(Genève) L’origine du nouveau coronavirus reste à ce stade incertaine, mais elle est pourtant essentielle pour comprendre comment le virus a « envahi l’espèce humaine » en quelques mois, explique une haut responsable de l’OMS dans un entretien à l’AFP.

Fin mars, le président américain Donald Trump et son homologue chinois Xi Jinping avaient conclu une trêve informelle dans la guerre des mots entre les deux grandes puissances sur l’origine de la maladie.

Mais la trêve a rapidement volé en éclats.  

L’administration Trump, qui accuse les autorités chinoises d’avoir tardé à alerter le monde sur l’épidémie, soupçonne désormais ouvertement la Chine d’avoir caché un accident de laboratoire qui aurait été à l’origine de la pandémie. Ce que dément Pékin.

Sans se prononcer, Sylvie Briand, à la tête de la gestion des risques infectieux à l’Organisation mondiale de la santé juge néanmoins « intéressant de connaître l’origine du virus pour comprendre comment il a évolué ».

« C’est un virus d’origine animale transmis à l’homme. Et donc il faut essayer de comprendre ce qui a fait que l’adaptation de ce virus lui a permis d’envahir l’espèce humaine », analyse-t-elle devant le siège de l’OMS à Genève.

PHOTO FABRICE COFFRINI, AGENCE FRANCE-PRESSE

La directrice de la gestion des risques infectieux à l’Organisation mondiale de la santé, Sylvie Briand.

Les premiers cas de SRAS-CoV-2, virus à l’origine de la maladie COVID-19, ont été signalés fin décembre dans la région de Wuhan en Chine. Depuis, la pandémie a fait près de 300 000 morts.

De l’avis de nombreux chercheurs, le nouveau coronavirus est sans doute né chez la chauve-souris, mais les scientifiques pensent qu’il est passé par une autre espèce avant de se transmettre à l’homme.  

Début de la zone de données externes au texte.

--- src/rtl/event_encoder_nbit_pkg.sv ---
// Shared helpers for the event encoder: width helper, one-hot expansion and
// the reset value of the round-robin pointer.
package encoder_pkg;

  localparam int MAX_W = 256;

  // All ones so that the first round-robin search starts at index 0.
  localparam logic [31:0] RR_LAST_RESET = 32'hFFFF_FFFF;

  function automatic int clog2(input int value);
    int result;
    int rem;
    result = 0;
    rem    = value - 1;
    while (rem > 0) begin
      result = result + 1;
      rem    = rem >> 1;
    end
    return result;
  endfunction

  function automatic logic [MAX_W-1:0] onehot(input int unsigned index);
    logic [MAX_W-1:0] one;
    one = {{(MAX_W-1){1'b0}}, 1'b1};
    return one << index;
  endfunction

endpackage

--- src/rtl/event_encoder_nbit_if.sv ---
// Request/handshake bundle between the event encoder and its producer/consumer.
interface event_encoder_nbit_if #(
  parameter int N = 3
);
  logic                enable;
  logic [(1<<N)-1:0]   req;
  logic                ready;
  logic                valid;
  logic [N-1:0]        idx;
  logic                busy;
  logic                drop;

  modport master (
    input  enable, req, ready,
    output valid, idx, busy, drop
  );

  modport slave (
    output enable, req, ready,
    input  valid, idx, busy, drop
  );
endinterface

--- src/rtl/event_encoder_nbit_prio_pick.sv ---
// Combinational wrap-around priority search: finds the first set bit of vec
// at or after start, scanning upward modulo 2**N.
module prio_pick #(
  parameter int N = 3
) (
  input  logic [(1<<N)-1:0] vec,
  input  logic [N-1:0]      start,
  output logic              found,
  output logic [N-1:0]      index
);
  localparam int W = 1 << N;

  logic [W-1:0] rot;
  logic [N-1:0] pos;

  // Rotate so that bit "start" lands at position 0; N-bit addition wraps.
  for (genvar gi = 0; gi < W; gi++) begin : g_rot
    assign rot[gi] = vec[N'(gi) + start];
  end

  always_comb begin
    pos = '0;
    for (int i = W - 1; i >= 0; i--) begin
      if (rot[i]) begin
        pos = N'(i);
      end
    end
  end

  assign found = |vec;
  assign index = pos + start;

endmodule
## config.mk

```make
export PLATFORM = sky130hd
export DESIGN_NAME = eu_issue_buffer_flat
export DESIGN_NICKNAME = d
export VERILOG_FILES = /design/src/rtl/eu_issue_buffer_pkg.sv /design/src/rtl/eu_issue_buffer_if.sv /design/src/rtl/eu_issue_buffer_spec_kill_check.sv /design/src/rtl/eu_issue_buffer.sv /design/src/flat_wrapper.sv
export SDC_FILE = /design/constraint.sdc
export NUM_CORES = 1
export LEC_CHECK = 0
export ABC_CLOCK_PERIOD_IN_PS = 6200
export BUFFER_PORTS_ARGS = -buffer_cell sky130_fd_sc_hd__buf_2
export CORE_AREA = 3 3 121 123
export CTS_BUF_LIST = sky130_fd_sc_hd__clkbuf_4
export DETAILED_ROUTE_END_ITERATION = 10
export DIE_AREA = 0 0 124 126
export GPL_ROUTABILITY_DRIVEN = 0
export PLACE_DENSITY_LB_ADDON = 0.2
export SKIP_CTS_REPAIR_TIMING = 1
export SLEW_MARGIN = 40
export SYNTH_ARGS = -nofsm -noshare
export SYNTH_HDL_FRONTEND = slang
export SYNTH_SLANG_ARGS = --single-unit
export TNS_END_PERCENT = 10
```

## constraint.sdc

```tcl
create_clock -name clk -period 6.2 [get_ports clk]
set_clock_uncertainty 0.1 [all_clocks]
set_input_delay 0.31 -clock clk [delete_from_list [all_inputs] [get_ports clk]]
set_output_delay 0.31 -clock clk [all_outputs]
set_load 0.01 [all_outputs]
```

## src/rtl/eu_issue_buffer_pkg.sv

```systemverilog
// eu_issue_buffer_pkg: shared bus layouts, widths and helpers for the EU issue buffer
//   port_s2e_t    : instruction to EU {pc, futype, valid}
//   port_e2s_t    : EU status {fumask, ready}
//   fubr_result_t : branch resolution {spectag, mispred, valid}
package eu_issue_buffer_pkg;
    localparam int SPEC_STATES = 8;
    localparam int FU_TYPES = 8;
    localparam int ISSBUF_DEPTH_DEFAULT = 4;
    typedef enum logic [2:0] {FU_ALU, FU_MUL, FU_IDIV, FU_FPU, FU_FDIV, FU_LDST, FU_BR, FU_MISC} fu_type_e;
    typedef logic [SPEC_STATES-1:0] spec_mask_t;
    typedef struct packed {
        logic [31:0] pc;
        fu_type_e    futype;
        logic        valid;
    } port_s2e_t;
    typedef struct packed {
        logic [FU_TYPES-1:0] fumask;
        logic                ready;
    } port_e2s_t;
    typedef struct packed {
        spec_mask_t spectag;
        logic       mispred;
        logic       valid;
    } fubr_result_t;
    localparam int PORT_S2E_LEN = $bits(port_s2e_t);
    localparam int PORT_E2S_LEN = $bits(port_e2s_t);
    localparam int FUBR_RESULT_LEN = $bits(fubr_result_t);
    function automatic port_s2e_t mk_s2e(logic [31:0] pc, fu_type_e futype);
        return '{pc: pc, futype: futype, valid: 1'b0};
    endfunction
endpackage

```

## src/rtl/eu_issue_buffer_if.sv

```systemverilog
// eu_issue_buffer_if: select-side issue handshake and EU-side transfer bus
//   master: drives Iss_Valid/Iss_Data/Iss_SpecMask/Port_E2S, sees Iss_Ready/Port_S2E
//   slave : the issue buffer
interface eu_issue_buffer_if;
    import eu_issue_buffer_pkg::*;
    logic       Iss_Valid;
    port_s2e_t  Iss_Data;
    spec_mask_t Iss_SpecMask;
    logic       Iss_Ready;
    port_e2s_t  Port_E2S;
    port_s2e_t  Port_S2E;
    modport master (output Iss_Valid, Iss_Data, Iss_SpecMask, Port_E2S, input Iss_Ready, Port_S2E);
    modport slave (input Iss_Valid, Iss_Data, Iss_SpecMask, Port_E2S, output Iss_Ready, Port_S2E);
endinterface

```

## src/rtl/eu_issue_buffer_spec_kill_check.sv

```systemverilog
// eu_issue_buffer_spec_kill_check: per-mask mispredict kill and resolved-tag clearing
//   mask, fubr in; kill, cleared_mask out (combinational)
module eu_issue_buffer_spec_kill_check
    import eu_issue_buffer_pkg::*;
(
    input  spec_mask_t   mask,
    input  fubr_result_t fubr,
    output logic         kill,
    output spec_mask_t   cleared_mask
);
    assign kill = fubr.valid & fubr.mispred & |(mask & fubr.spectag);
    assign cleared_mask = (fubr.valid & ~fubr.mispred) ? mask & ~fubr.spectag : mask;
endmodule

```

## src/rtl/eu_issue_buffer.sv

```systemverilog
// eu_issue_buffer: in-order issue buffer between select logic and an execution unit
//   clk, rst (sync, active high), Flush, FUBRresp : control and branch resolution
//   bus (slave)  : issue handshake in, Port_S2E out, Port_E2S status in
//   Occupancy    : allocated slots including killed holes
//   FUTypeErr    : registered pulse when a transferred FU type is not in FUMASK
module eu_issue_buffer
    import eu_issue_buffer_pkg::*;
#(
    parameter int DEPTH = ISSBUF_DEPTH_DEFAULT,
    localparam int AW = $clog2(DEPTH),
    localparam int PW = AW + 1
)(
    input  logic              clk,
    input  logic              rst,
    input  logic              Flush,
    input  fubr_result_t      FUBRresp,
    eu_issue_buffer_if.slave  bus,
    output logic [PW-1:0]     Occupancy,
    output logic              FUTypeErr
);
    logic [DEPTH-1:0] vld_q;
    spec_mask_t       mask_q [DEPTH];
    port_s2e_t        data_q [DEPTH];
    logic [PW-1:0]    wr_ptr, rd_ptr;
    logic [DEPTH-1:0] kill_s;
    spec_mask_t       mask_clr [DEPTH];
    logic             kill_in;
    spec_mask_t       mask_in;
    logic [AW-1:0]    rd_idx, wr_idx;
    logic             hv, xfer, pop, enq;
    port_s2e_t        head;
    genvar i;
    for (i = 0; i < DEPTH; i++) begin : g_slot
        eu_issue_buffer_spec_kill_check u_chk (
            .mask(mask_q[i]), .fubr(FUBRresp), .kill(kill_s[i]), .cleared_mask(mask_clr[i])
        );
    end
    eu_issue_buffer_spec_kill_check u_chk_in (
        .mask(bus.Iss_SpecMask), .fubr(FUBRresp), .kill(kill_in), .cleared_mask(mask_in)
    );
    always_comb begin
        rd_idx = rd_ptr[AW-1:0];
        wr_idx = wr_ptr[AW-1:0];
        Occupancy = wr_ptr - rd_ptr;
        head = data_q[rd_idx];
        hv = vld_q[rd_idx] & ~kill_s[rd_idx] & (Occupancy != '0);
        xfer = hv & bus.Port_E2S.ready & ~Flush & ~rst;
        // holes and heads killed this cycle pop without waiting for the EU
        pop = (Occupancy != '0) & (~hv | bus.Port_E2S.ready);
        bus.Iss_Ready = ~Flush & ~rst & (Occupancy < PW'(DEPTH));
        enq = bus.Iss_Valid & bus.Iss_Ready;
        bus.Port_S2E = xfer ? port_s2e_t'(head | PORT_S2E_LEN'(1)) : '0;
    end
    always_ff @(posedge clk) begin
        if (rst || Flush) begin
            vld_q <= '0;
            wr_ptr <= '0;
            rd_ptr <= '0;
            FUTypeErr <= 1'b0;
        end else begin
            for (int k = 0; k < DEPTH; k++) begin
                vld_q[k] <= vld_q[k] & ~kill_s[k];
                mask_q[k] <= mask_clr[k];
            end
            if (enq) begin
                vld_q[wr_idx] <= ~kill_in;
                mask_q[wr_idx] <= mask_in;
                data_q[wr_idx] <= bus.Iss_Data;
                wr_ptr <= wr_ptr + 1'b1;
            end
            if (pop) rd_ptr <= rd_ptr + 1'b1;
            FUTypeErr <= xfer & ~bus.Port_E2S.fumask[head.futype];
        end
    end
endmodule

```

## src/flat_wrapper.sv

```systemverilog
// flat-port wrapper written by rule: the top's interface ports become plain ports
module eu_issue_buffer_flat import eu_issue_buffer_pkg::*;
#(
    parameter int DEPTH = ISSBUF_DEPTH_DEFAULT,
    localparam int AW = $clog2(DEPTH),
    localparam int PW = AW + 1
)
  (clk, rst, Flush, FUBRresp, Occupancy, FUTypeErr, bus_Iss_Valid, bus_Iss_Data, bus_Iss_SpecMask, bus_Port_E2S, bus_Iss_Ready, bus_Port_S2E);
  eu_issue_buffer_if bus_i ();
  input  logic clk;
  input  logic rst;
  input  logic Flush;
  input  fubr_result_t FUBRresp;
  output logic [PW-1:0] Occupancy;
  output logic FUTypeErr;
  input wire logic [$bits(bus_i.Iss_Valid)-1:0] bus_Iss_Valid;
  input wire logic [$bits(bus_i.Iss_Data)-1:0] bus_Iss_Data;
  input wire logic [$bits(bus_i.Iss_SpecMask)-1:0] bus_Iss_SpecMask;
  input wire logic [$bits(bus_i.Port_E2S)-1:0] bus_Port_E2S;
  output wire logic [$bits(bus_i.Iss_Ready)-1:0] bus_Iss_Ready;
  output wire logic [$bits(bus_i.Port_S2E)-1:0] bus_Port_S2E;
  assign bus_i.Iss_Valid = bus_Iss_Valid;
  assign bus_i.Iss_Data = bus_Iss_Data;
  assign bus_i.Iss_SpecMask = bus_Iss_SpecMask;
  assign bus_i.Port_E2S = bus_Port_E2S;
  assign bus_Iss_Ready = bus_i.Iss_Ready;
  assign bus_Port_S2E = bus_i.Port_S2E;
  eu_issue_buffer #(.DEPTH(DEPTH)) u_core (.clk(clk), .rst(rst), .Flush(Flush), .FUBRresp(FUBRresp), .bus(bus_i), .Occupancy(Occupancy), .FUTypeErr(FUTypeErr));
endmodule
```

==> flow_summary.json, run 1 <==
{
  "drv_slew": 0,
  "drt_first_iter_violations": 293,
  "p_int_w": 0.001759,
  "clk_pin_slew_ns": 0.14,
  "finalSetupViolCount": 0,
  "relSlewSlack": 0.4370,
  "finalNonFillerCells": 794,
  "synth_seq_area_share": 0.6692,
  "tns_ns": 0,
  "hold_violations": 0,
  "min_from": "FUBRresp[2]",
  "fmax_mhz": 272.1,
  "tightestPinTransition_ns": 0.8445,
  "cp-start-kind": "flop",
  "cts.sinks": 185,
  "drc": 0,
  "yosysMostFrequentCell": "edfxtp_1",
  "grt_util_all_layers": 0.2024,
  "p_comb_frac": 0.115,
  "period_minus_slack_ns": 3.676,
  "ant_nets": 0,
  "grt_pass1_wl_mm": 23.54,
  "syn_nets": 541,
  "grt_max_degree": 38,
  "area_delta_synth_final_pct": 15.85,
  "avgSynthCellArea_um2": 17.36,
  "yosysTopAreaCellShare": 0.6371,
  "grt_overflow": 0,
  "dr.pass1.iters": 5,
  "cp_max_fo": 37,
  "synth_edf_count": 172,
  "critPathSlowestCell": "dfxtp_1",
  "placedCellCount": 724,
  "critPathLaunch": "u_core.wr_ptr[0]$_SDFFE_PN0N_",
  "drt-wirelength-per-cell_um": 19.29,
  "antenna_found_initial": 0,
  "synth_area_um2": 8107,
  "row_count": 43,
  "clock_path_buffers": 2,
  "worst_path_largest_cell_delay_ns": 0.42,
  "path_cells": "inv_1, ha_1, fa_1, xor3_2, or2_2, and3_1, o211ai_4, buf_4, nor2b_1, buf_2",
  "ys_types": 40,
  "worst-r2r-cell-count": 8,
  "status": "finished, final reports clean",
  "rsz0062_at_grt": "false",
  "seq_power_share": 0.618,
  "cp_num_buf_inv": 3,
  "final_util": 0.6819,
  "coreArea_um2": 13770,
  "holdPathEnd": "u_core.mask_q[0][0]$_DFFE_PP_",
  "grt_pass1_vias": 4487,
  "synthCells": 467,
  "post-route-period-util": 0.5928,
  "power_leakage_nw": 3.469,
  "drv_cap": 0,
  "dpl.hpwl_mm": 10.07,
  "synth_area_leader_cell": "edfxtp_1",
  "clockRootBuffer": "clkbuf_4",
  "vias_per_cell": 5.816,
  "crit_type": "reg2out",
  "synth_common_cells": "172 x edfxtp_1, 40 x mux2i_1, 38 x nor2b_1",
  "clock_latency_ns": 0.55,
  "pwr-share-clk": 0.266,
  "p_switching_w": 0.0005160,
  "nets": 676,
  "swShare": 0.2268,
  "cp.required_ns": 5.79,
  "diodes": 0,
  "fp.dieH_um": 126,
  "cts_buffers": 17,
  "pin_count": 108,
  "hold_path.class": "in2reg",
  "synth_top_cells_by_area": "edfxtp_1 64%, mux4_2 10%, mux2i_1 4.9%, o2bb2ai_1 3.5%, dfxtp_1 3.2%",
  "synth_seq_cells": 185,
  "r2r_slack_ns": 2.76,
  "synth_warnings": 0,
  "cp.arrival_ns": 3.27,
  "holdPathStages": 2,
  "port_buffers": 106,
  "ys_async_sr_fraction": 0,
  "worst_setup_path_end_kind": "output port",
  "rr_startpoint": "u_core.wr_ptr[0]$_SDFFE_PN0N_",
  "initial_core_util": 0.5886,
  "cts_max_level": 4,
  "cp_top_family": "buffers and inverters",
  "dieWidth_um": 124,
  "drive_gt1_frac": 0.3143,
  "routed_wl_mm": 15.32,
  "cts_tree": "built",
  "r2r_end": "u_core.data_q[0][12]$_DFFE_PP_",
  "die_area_um2": 15620,
  "peakVddDrop_v": 0.0001391,
  "power_density_nw_per_um2": 242.3,
  "ys.flop_type": "edfxtp_1",
  "dr_total_vias": 4618
}
## sequential cells by signal, summed over array words and instances, names as in the netlist, named ones only
signal            flops
u_core.wr_ptr         3
u_core.FUTypeErr      1
u_core.vld_q          4
u_core.rd_ptr         3
u_core.mask_q        32
u_core.data_q       140
## logic make-up after synthesis
kind of cell,count (synthesis),synth area share
DFF,185,0.6692
and+or+nand+nor,79,0.06359
muxes,76,0.1494
AOI/OAI and AO/OA,72,0.07378
buffers and inverters,45,0.02701
adders and majority gates,7,0.01173
xor gates and xnor gates,3,0.005248
## worst register-to-register path, stage by stage, from the launching register on
cell and delay [ns]:
dfxtp_1 0.42, inv_1 0.10, ha_1 0.20, fa_1 0.37, xor3_2 0.29, nor3_4 0.52
nand2_4 0.26, clkinv_1 0.46, buf_4 0.40
## metal layers
metal  part of all wire  vias up  global-route usage
li1                   -     2142                   -
met4              0.012        0             0.06314
met5                  0        -                   0
met1               0.40     2300              0.2697
met3              0.063       18             0.04715
met2               0.52      158              0.3334
## how the worst max path moves through the flow
stage,slack [ns],cells past startpoint,endpoint
after global placement,2.78,8,u_core.data_q[0][26]$_DFFE_PP_
final,2.52,10,bus_Port_S2E[4]
after CTS,2.44,10,bus_Port_S2E[8]
after global routing,2.32,10,bus_Port_S2E[4]
after floorplan,2.92,8,u_core.data_q[1][10]$_DFFE_PP_
after detailed placement,2.75,8,u_core.data_q[0][22]$_DFFE_PP_
## placed cells by master (no fill, tap or decap), drive strengths merged, types with 2 or more instances in the layout
master and instances:
nand2 15, ha 6, clkinvlp 3, a41o 3, mux2i 40, nor2 13, or2 3, bufinv 2
buf 112, a21oi 5, a211oi 5, o2bb2ai 32, a22oi 20, nand2b 4, dlygate4sd3 39, a41oi 2
mux4 36, edfxtp 172, or3 2, nor2b 38, dfxtp 13, clkbuf 17, clkinv 11, inv 8
## through the flow
step                hold WS, ns  cell area [um2]  setup WS, ns  total power, W
finish                  0.04472             9392         2.524        0.002275
global route           0.007036             9392         2.319        0.002372
floorplan                0.3089             8107         2.917        0.001610
CTS                     -0.1885             9001         2.439        0.002278
global placement         0.3492             8737         2.784        0.001673
detailed placement       0.3518             8742         2.752        0.001682
## power groups by stage
stage                     clock [W]  combinational (W)  sequential (W)
after floorplan                   0           0.000192         0.00142
after global placement            0           0.000237         0.00144
after detailed placement          0           0.000245         0.00144
after CTS                  0.000624           0.000246         0.00141
after global routing       0.000673           0.000286         0.00141
final                      0.000606           0.000263         0.00141
## final cells by class
class / count / area (um2)
repair buffers: 151 / 965.9
clock buffers: 17 / 127.6
multi-input cells: 237 / 2474
clock inverters: 14 / 131.4
inverters: 10 / 37.54
flip-flops and latches: 185 / 5430
well taps: 180 / 225.2
fillers: 989 / 4382
Note: power is estimated with default switching activity, not from simulation.
==> inputs of run 2 (changes only) <==
--- a/config.mk
+++ b/config.mk
@@ -5,7 +5,7 @@
 export SDC_FILE = /design/constraint.sdc
 export NUM_CORES = 1
 export LEC_CHECK = 0
-export ABC_CLOCK_PERIOD_IN_PS = 6200
+export ABC_CLOCK_PERIOD_IN_PS = 3780
 export BUFFER_PORTS_ARGS = -buffer_cell sky130_fd_sc_hd__buf_2
 export CORE_AREA = 3 3 121 123
 export CTS_BUF_LIST = sky130_fd_sc_hd__clkbuf_4
==> constraint.sdc (replaced) <==
create_clock -name clk -period 3.78 [get_ports clk]
set_clock_uncertainty 0.1 [all_clocks]
set_input_delay 0.189 -clock clk [delete_from_list [all_inputs] [get_ports clk]]
set_output_delay 0.189 -clock clk [all_outputs]
set_load 0.01 [all_outputs]
==> flow_summary.json, run 2 (synthesis gave the netlist of run 1 again) <==
{
  "clockRootBuffer": "clkbuf_4",
  "final_util": 0.7098,
  "path_cells": "inv_1, ha_1, fa_1, xor3_2, or2_2, and3_1, o211ai_4, buf_8, nor2b_1, buf_2",
  "dr.pass1.iters": 6,
  "worst_setup_path_end_kind": "output port",
  "p_comb_frac": 0.124,
  "clk_pin_slew_ns": 0.14,
  "crit_cells": 10,
  "n_fill_cell": 946,
  "crit_type": "reg2out",
  "cts.sinks": 185,
  "diodes": 0,
  "period_minus_slack_ns": 3.537,
  "worst-r2r-cell-count": 9,
  "regMostFlops": "u_core.data_q",
  "most-common-layout-cells": "172 x edfxtp_1, 106 x buf_2, 64 x dlygate4sd3_1",
  "cp.arrival_ns": 3.25,
  "drv_cap": 0,
  "power_density_nw_per_um2": 390.6,
  "largest_reg_flops": 140,
  "cp_max_fo": 22,
  "cp_num_buf_inv": 3,
  "holdPathStages": 4,
  "drt_first_iter_violations": 375,
  "p_int_w": 0.002922,
  "pin_count": 108,
  "cts_max_level": 4,
  "grt_overflow": 0,
  "nets": 710,
  "drv_slew": 0,
  "ant_nets": 0,
  "cts_buffers": 17,
  "rsz0062_at_grt": "false",
  "hold_violations": 0,
  "port_buffers": 106,
  "area_delta_synth_final_pct": 20.59,
  "critPathSlowestCell": "dfxtp_1",
  "fp.dieH_um": 126,
  "hold_path.class": "in2reg",
  "r2r_slack_ns": 0.30,
  "clock_path_buffers": 2,
  "grt_pass1_vias": 4548,
  "vias_per_cell": 5.750,
  "r2r_end": "u_core.mask_q[0][6]$_DFFE_PP_",
  "min_from": "bus_Port_E2S[0]",
  "final_common_cell": "edfxtp_1",
  "fmax_mhz": 282.7,
  "multi_input_area_um2": 2471,
  "reg_top3": "u_core.data_q (140), u_core.mask_q (32), u_core.vld_q (4)",
  "cp_top_family": "simple AND/OR/NAND/NOR gates",
  "cts_tree": "built",
  "status": "finished, final reports clean",
  "tightestPinTransition_ns": 0.6418,
  "relSlewSlack": 0.5695,
  "finalSetupViolCount": 0,
  "power_leakage_nw": 3.658,
  "drt-wirelength-per-cell_um": 19.34,
  "worst_path_largest_cell_delay_ns": 0.43,
  "routed_wl_mm": 16.01,
  "grt_util_all_layers": 0.2061,
  "cp-start-kind": "flop",
  "peakVddDrop_v": 0.0002379,
  "dpl.hpwl_mm": 9.889,
  "die_area_um2": 15620,
  "initial_core_util": 0.5886,
  "grt_pass1_wl_mm": 24.00,
  "clock_latency_ns": 0.57,
  "coreArea_um2": 13770,
  "post-route-period-util": 0.9357,
  "p_switching_w": 0.0008969,
  "tns_ns": 0,
  "drive_gt1_frac": 0.3133,
  "grt_max_degree": 36,
  "seq_power_share": 0.602,
  "dieWidth_um": 124,
  "cp.required_ns": 3.49,
  "register_area_um2": 5428,
  "antenna_found_initial": 0,
  "rr_startpoint": "u_core.wr_ptr[0]$_SDFFE_PN0N_",
  "swShare": 0.2349,
  "drc": 0,
  "row_count": 43,
  "pwr-share-clk": 0.274,
  "dr_total_vias": 4761
}
## run 2: power by group through the flow
stage | clock, W | combinational (W) | sequential, W
2_1_floorplan | 0 | 0.000316 | 0.00233
3_3_place_gp | 0 | 0.000412 | 0.00234
6_report | 0.00105 | 0.000473 | 0.00230
5_1_grt | 0.00117 | 0.000514 | 0.00230
4_1_cts | 0.00108 | 0.000426 | 0.00230
3_5_place_dp | 0 | 0.000425 | 0.00235
## run 2: per-stage QoR
step / total power [W] / cell area [um2] / hold WS (ns) / instances / setup slack (ns)
after floorplan: 0.002641 / 8107 / 0.1879 / 467 / 0.4965
after global placement: 0.002756 / 8847 / 0.2994 / 732 / 0.7688
after detailed placement: 0.002771 / 8862 / 0.3051 / 733 / 0.6574
after CTS: 0.003802 / 9135 / -0.3377 / 764 / 0.1444
after global routing: 0.003983 / 9776 / 0.06448 / 828 / 0.03839
final: 0.003819 / 9776 / 0.06798 / 828 / 0.2431
## run 2: layout make-up
class | count | share of cell area
Multi-Input combinational cell | 237 | 0.2528
Inverter | 10 | 0.003840
Timing Repair Buffer | 185 | 0.1372
Clock buffer | 17 | 0.01306
Clock inverter | 14 | 0.01485
Sequential cell | 185 | 0.5552
Tap cell | 180 | 0.02304
## run 2: how the worst max path moves through the flow
stage	startpoint	to	slack, ns
after CTS	u_core.wr_ptr[0]$_SDFFE_PN0N_	bus_Port_S2E[7]	0.14
after global routing	u_core.wr_ptr[0]$_SDFFE_PN0N_	bus_Port_S2E[7]	0.04
after detailed placement	u_core.wr_ptr[0]$_SDFFE_PN0N_	u_core.mask_q[3][0]$_DFFE_PP_	0.66
after floorplan	u_core.wr_ptr[0]$_SDFFE_PN0N_	u_core.data_q[1][10]$_DFFE_PP_	0.50
final	u_core.wr_ptr[0]$_SDFFE_PN0N_	bus_Port_S2E[7]	0.24
after global placement	u_core.wr_ptr[0]$_SDFFE_PN0N_	u_core.mask_q[3][1]$_DFFE_PP_	0.77
## run 2: worst register-to-register path, cell delays in order (launching register included)
cell           delay, ns
dfxtp_1             0.43
inv_1               0.10
ha_1                0.20
fa_1                0.37
xor3_2              0.30
nor3_4              0.54
nand2_4             0.25
nor2_2              0.36
o2bb2ai_1           0.15
dlygate4sd3_1       0.56
## run 2: metal layers
metal / GRT usage / wire (um)
met2: 0.3325 / 8298
met3: 0.04894 / 872
met4: 0.07861 / 206
met1: 0.2741 / 6632
met5: 0 / 0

« Le virus s’est multiplié chez ces animaux, s’est transformé un petit peu au fur et à mesure de ces passages et finalement a abouti à une forme de virus » transmissible à l’homme, souligne Sylvie Briand, qui dirigeait le programme Grippe de l’OMS lors de la pandémie grippale du H1N1 en 2009.

« Milliers de prélévements »

Retracer l’origine du virus, en trouvant quels ont été ses hôtes intermédiaires, permettrait, selon cette scientifique française, « d’éviter que le phénomène se reproduise et d’éviter des phénomènes ping-pong » de transmission entre l’homme et les animaux.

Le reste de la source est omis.